Repeat verbatim, and only, the lines of the data below, beginning at the line that contains "margin | 0 | 0 |" and stopping after the line that contains "-export PLACE_DENSITY = 0.44".

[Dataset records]
□ □ □ □

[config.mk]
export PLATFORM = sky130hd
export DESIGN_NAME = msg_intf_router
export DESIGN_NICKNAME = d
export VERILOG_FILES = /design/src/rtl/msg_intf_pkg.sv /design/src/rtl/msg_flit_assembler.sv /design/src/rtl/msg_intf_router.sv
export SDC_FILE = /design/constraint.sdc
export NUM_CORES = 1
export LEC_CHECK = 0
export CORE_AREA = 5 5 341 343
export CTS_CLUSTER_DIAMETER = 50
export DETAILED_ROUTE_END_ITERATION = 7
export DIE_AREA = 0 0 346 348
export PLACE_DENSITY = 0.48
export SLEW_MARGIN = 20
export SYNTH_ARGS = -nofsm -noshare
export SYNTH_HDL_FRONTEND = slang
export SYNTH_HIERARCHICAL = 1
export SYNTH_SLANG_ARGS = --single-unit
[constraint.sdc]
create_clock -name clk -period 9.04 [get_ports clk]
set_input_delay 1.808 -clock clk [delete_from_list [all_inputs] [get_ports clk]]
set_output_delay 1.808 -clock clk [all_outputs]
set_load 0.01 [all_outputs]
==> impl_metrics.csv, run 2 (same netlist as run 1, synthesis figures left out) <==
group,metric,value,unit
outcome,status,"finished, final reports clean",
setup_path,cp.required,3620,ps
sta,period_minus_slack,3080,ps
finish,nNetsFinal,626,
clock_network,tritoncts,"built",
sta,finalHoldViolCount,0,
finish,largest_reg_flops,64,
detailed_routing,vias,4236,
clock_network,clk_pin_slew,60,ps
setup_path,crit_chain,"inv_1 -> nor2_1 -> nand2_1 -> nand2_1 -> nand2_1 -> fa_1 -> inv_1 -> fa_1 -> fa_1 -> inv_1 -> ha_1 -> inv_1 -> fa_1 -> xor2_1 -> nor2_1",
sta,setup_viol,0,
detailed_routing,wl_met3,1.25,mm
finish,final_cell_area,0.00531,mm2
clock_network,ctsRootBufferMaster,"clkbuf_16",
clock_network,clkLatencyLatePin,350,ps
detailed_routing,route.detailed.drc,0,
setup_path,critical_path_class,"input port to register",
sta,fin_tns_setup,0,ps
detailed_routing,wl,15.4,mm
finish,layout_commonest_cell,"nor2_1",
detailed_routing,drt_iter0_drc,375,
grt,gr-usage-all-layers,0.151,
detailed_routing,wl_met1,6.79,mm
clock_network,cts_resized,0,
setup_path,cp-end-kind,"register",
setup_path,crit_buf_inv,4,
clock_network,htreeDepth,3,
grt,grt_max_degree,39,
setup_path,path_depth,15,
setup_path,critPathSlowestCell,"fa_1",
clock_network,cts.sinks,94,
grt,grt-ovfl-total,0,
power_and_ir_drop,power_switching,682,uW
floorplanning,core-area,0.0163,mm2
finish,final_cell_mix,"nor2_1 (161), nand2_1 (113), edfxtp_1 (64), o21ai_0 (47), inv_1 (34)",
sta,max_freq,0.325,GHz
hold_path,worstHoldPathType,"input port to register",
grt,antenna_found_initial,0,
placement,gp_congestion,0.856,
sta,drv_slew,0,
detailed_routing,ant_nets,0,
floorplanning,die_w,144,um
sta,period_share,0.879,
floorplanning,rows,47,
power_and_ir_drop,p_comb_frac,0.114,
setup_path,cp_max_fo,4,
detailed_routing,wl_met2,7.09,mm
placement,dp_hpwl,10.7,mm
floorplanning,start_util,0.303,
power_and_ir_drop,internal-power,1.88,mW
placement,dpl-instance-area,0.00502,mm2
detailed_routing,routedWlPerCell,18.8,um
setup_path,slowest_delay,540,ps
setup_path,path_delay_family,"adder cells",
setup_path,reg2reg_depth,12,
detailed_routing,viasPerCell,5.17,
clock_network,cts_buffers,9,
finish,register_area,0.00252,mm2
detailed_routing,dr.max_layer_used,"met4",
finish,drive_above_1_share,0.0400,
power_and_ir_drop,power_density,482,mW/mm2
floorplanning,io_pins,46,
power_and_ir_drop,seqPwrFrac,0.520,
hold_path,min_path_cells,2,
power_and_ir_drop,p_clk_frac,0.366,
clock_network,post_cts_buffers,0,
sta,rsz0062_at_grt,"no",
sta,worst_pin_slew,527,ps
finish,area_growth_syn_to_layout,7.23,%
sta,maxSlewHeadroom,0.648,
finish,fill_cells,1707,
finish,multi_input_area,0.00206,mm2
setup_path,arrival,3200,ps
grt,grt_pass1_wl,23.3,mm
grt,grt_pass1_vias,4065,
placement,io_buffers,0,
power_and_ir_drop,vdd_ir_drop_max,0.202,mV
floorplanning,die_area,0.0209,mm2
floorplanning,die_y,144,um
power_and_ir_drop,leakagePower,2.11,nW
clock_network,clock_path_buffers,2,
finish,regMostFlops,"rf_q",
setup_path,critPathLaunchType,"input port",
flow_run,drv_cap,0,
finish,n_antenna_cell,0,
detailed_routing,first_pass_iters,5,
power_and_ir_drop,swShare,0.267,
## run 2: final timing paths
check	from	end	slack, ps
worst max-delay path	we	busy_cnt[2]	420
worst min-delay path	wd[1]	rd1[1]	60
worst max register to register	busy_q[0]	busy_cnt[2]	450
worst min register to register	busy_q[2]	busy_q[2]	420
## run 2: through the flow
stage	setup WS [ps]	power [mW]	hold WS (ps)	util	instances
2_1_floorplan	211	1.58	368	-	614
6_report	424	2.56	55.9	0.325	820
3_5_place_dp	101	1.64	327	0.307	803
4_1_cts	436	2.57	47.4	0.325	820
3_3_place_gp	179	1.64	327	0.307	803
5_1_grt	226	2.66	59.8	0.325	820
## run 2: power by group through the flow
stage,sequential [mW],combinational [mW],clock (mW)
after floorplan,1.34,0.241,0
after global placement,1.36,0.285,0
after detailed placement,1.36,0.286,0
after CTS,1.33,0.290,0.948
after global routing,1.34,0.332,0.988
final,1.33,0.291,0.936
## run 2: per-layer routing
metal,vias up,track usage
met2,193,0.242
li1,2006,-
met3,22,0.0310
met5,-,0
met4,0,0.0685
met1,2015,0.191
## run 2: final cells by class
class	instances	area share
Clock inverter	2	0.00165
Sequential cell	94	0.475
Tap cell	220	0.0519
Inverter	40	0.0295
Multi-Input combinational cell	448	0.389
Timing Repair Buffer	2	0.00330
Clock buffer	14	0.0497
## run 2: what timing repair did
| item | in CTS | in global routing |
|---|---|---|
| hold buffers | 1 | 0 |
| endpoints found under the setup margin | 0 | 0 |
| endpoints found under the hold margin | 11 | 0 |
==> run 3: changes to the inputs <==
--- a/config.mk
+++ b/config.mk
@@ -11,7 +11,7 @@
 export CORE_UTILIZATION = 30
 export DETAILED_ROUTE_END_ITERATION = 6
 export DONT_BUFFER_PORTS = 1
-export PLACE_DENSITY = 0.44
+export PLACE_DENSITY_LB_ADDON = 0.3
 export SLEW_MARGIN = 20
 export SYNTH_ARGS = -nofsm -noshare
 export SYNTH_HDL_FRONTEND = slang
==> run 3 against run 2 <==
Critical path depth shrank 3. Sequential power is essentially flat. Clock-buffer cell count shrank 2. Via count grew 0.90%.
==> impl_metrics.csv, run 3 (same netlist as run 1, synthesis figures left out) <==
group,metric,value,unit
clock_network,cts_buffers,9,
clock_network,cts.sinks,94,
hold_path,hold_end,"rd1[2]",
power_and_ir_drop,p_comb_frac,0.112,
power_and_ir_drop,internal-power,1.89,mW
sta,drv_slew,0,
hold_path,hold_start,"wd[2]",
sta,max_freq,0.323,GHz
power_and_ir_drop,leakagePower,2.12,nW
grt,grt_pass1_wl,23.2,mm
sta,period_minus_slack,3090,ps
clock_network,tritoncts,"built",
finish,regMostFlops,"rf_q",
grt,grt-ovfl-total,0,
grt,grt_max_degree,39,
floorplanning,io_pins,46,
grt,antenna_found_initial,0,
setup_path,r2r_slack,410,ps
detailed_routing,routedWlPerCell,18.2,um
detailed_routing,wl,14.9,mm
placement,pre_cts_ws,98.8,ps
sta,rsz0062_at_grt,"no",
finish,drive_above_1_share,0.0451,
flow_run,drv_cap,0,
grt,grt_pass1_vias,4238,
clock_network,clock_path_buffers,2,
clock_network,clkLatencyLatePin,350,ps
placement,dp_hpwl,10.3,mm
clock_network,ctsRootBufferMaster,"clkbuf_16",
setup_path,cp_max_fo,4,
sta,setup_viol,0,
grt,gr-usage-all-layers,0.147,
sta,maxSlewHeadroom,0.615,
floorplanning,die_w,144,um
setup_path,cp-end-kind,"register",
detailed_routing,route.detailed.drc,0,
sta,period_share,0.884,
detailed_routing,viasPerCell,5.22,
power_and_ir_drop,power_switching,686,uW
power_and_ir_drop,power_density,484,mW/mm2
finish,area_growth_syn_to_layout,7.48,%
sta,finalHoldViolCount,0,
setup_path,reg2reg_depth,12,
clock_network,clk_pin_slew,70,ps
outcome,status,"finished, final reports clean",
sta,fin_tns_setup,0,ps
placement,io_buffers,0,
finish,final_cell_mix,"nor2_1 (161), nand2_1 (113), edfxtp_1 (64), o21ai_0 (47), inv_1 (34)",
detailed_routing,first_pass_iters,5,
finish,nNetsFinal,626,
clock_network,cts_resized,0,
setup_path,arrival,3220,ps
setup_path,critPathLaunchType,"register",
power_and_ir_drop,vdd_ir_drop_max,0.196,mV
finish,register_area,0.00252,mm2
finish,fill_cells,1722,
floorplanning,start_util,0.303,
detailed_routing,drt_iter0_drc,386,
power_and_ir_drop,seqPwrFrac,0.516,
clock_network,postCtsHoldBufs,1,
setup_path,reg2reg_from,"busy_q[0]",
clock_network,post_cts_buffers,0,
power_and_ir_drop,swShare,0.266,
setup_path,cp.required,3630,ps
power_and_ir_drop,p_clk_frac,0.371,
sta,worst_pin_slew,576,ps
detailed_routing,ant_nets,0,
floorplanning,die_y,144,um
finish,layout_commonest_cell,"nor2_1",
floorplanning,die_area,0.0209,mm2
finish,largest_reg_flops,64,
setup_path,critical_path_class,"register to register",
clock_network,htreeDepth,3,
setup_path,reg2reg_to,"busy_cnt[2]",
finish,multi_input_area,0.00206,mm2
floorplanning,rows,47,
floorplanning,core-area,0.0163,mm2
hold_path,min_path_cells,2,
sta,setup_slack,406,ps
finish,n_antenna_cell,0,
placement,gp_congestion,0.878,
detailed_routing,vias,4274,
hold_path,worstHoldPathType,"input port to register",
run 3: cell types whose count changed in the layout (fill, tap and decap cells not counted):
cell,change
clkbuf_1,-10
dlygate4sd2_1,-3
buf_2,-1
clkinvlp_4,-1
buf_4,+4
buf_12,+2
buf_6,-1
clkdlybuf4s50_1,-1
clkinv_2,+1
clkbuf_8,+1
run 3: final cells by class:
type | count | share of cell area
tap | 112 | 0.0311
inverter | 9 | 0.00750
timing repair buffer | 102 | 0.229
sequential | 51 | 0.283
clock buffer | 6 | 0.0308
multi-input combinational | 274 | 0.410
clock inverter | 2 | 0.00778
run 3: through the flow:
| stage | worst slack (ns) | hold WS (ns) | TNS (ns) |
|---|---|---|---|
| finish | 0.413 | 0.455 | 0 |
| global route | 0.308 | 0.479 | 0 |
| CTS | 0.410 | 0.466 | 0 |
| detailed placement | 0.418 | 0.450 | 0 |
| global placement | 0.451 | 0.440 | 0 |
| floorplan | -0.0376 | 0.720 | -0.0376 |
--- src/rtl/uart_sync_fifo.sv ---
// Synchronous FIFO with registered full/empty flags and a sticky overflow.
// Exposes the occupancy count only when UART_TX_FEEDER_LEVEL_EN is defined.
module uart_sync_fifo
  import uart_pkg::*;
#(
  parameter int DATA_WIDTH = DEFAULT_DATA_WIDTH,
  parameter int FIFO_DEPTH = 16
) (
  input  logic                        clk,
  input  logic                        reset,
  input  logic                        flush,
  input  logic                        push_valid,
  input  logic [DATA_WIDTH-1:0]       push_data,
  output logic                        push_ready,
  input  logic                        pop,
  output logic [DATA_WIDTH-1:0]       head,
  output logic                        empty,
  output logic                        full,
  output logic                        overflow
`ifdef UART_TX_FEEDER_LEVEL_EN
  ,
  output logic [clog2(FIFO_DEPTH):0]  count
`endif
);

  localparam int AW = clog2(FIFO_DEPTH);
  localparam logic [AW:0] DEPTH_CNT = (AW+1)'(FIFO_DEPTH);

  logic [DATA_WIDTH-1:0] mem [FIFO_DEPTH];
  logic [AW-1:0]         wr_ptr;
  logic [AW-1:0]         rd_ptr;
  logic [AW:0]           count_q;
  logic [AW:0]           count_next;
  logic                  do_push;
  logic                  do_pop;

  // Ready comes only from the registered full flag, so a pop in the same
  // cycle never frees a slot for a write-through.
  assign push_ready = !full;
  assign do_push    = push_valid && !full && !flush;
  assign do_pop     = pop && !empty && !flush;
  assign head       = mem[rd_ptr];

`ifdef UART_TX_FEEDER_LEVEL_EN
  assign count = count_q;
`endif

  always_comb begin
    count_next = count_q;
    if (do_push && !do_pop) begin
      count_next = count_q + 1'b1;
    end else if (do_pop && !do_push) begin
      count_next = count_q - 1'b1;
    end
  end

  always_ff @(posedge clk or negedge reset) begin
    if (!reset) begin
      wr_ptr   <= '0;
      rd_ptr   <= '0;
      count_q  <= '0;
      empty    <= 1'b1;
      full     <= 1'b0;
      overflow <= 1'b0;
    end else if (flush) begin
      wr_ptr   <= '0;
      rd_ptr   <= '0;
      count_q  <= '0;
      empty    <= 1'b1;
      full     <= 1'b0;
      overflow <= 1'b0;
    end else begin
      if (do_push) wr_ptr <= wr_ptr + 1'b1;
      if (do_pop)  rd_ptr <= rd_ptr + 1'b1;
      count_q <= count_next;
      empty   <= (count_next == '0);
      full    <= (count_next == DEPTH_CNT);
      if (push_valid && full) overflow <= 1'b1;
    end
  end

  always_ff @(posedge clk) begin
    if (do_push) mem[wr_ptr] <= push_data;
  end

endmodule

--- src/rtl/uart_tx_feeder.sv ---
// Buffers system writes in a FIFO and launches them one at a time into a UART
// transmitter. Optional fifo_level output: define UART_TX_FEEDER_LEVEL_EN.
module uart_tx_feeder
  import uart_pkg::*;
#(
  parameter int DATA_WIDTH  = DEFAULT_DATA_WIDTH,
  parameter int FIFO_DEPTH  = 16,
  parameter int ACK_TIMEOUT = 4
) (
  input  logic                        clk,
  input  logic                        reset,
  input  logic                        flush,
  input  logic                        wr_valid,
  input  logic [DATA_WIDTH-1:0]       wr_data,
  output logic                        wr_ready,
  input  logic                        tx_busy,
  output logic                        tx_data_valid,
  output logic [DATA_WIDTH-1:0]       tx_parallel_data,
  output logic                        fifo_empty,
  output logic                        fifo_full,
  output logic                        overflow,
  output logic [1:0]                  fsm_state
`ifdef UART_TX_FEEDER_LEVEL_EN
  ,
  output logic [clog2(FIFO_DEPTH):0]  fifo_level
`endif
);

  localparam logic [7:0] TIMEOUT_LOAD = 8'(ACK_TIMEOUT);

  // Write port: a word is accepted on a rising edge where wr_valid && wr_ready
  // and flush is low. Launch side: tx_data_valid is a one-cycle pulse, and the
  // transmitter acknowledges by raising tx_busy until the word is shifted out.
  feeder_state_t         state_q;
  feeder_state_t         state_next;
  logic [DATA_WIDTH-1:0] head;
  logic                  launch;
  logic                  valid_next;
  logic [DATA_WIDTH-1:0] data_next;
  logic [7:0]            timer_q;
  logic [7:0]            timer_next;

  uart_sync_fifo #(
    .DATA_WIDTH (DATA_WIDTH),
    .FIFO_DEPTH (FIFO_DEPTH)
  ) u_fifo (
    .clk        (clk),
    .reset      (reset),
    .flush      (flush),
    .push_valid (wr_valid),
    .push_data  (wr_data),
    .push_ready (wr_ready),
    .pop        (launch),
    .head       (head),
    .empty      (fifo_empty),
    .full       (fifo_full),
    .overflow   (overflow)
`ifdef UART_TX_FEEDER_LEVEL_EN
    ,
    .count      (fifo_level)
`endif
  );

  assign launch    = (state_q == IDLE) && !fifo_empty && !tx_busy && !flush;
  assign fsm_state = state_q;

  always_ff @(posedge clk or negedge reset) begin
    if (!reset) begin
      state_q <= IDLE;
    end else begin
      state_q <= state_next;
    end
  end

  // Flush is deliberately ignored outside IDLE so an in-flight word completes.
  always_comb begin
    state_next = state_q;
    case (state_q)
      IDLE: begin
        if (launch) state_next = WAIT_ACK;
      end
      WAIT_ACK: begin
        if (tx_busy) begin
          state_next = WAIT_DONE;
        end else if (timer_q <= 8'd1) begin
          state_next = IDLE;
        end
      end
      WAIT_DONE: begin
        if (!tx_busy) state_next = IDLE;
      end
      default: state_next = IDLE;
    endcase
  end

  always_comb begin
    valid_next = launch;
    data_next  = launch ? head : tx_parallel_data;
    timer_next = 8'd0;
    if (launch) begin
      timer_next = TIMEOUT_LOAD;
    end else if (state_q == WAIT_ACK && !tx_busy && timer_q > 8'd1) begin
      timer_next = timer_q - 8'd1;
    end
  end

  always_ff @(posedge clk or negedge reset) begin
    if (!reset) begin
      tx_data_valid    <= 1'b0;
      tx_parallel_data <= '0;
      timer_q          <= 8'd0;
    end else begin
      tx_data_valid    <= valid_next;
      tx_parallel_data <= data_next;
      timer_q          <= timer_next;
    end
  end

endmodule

□ □ □ □

(Answer section):
| endpoints found under the setup margin | 0 | 0 |
| endpoints found under the hold margin | 11 | 0 |
==> run 3: changes to the inputs <==
--- a/config.mk
+++ b/config.mk
@@ -11,7 +11,7 @@
 export CORE_UTILIZATION = 30
 export DETAILED_ROUTE_END_ITERATION = 6
 export DONT_BUFFER_PORTS = 1
-export PLACE_DENSITY = 0.44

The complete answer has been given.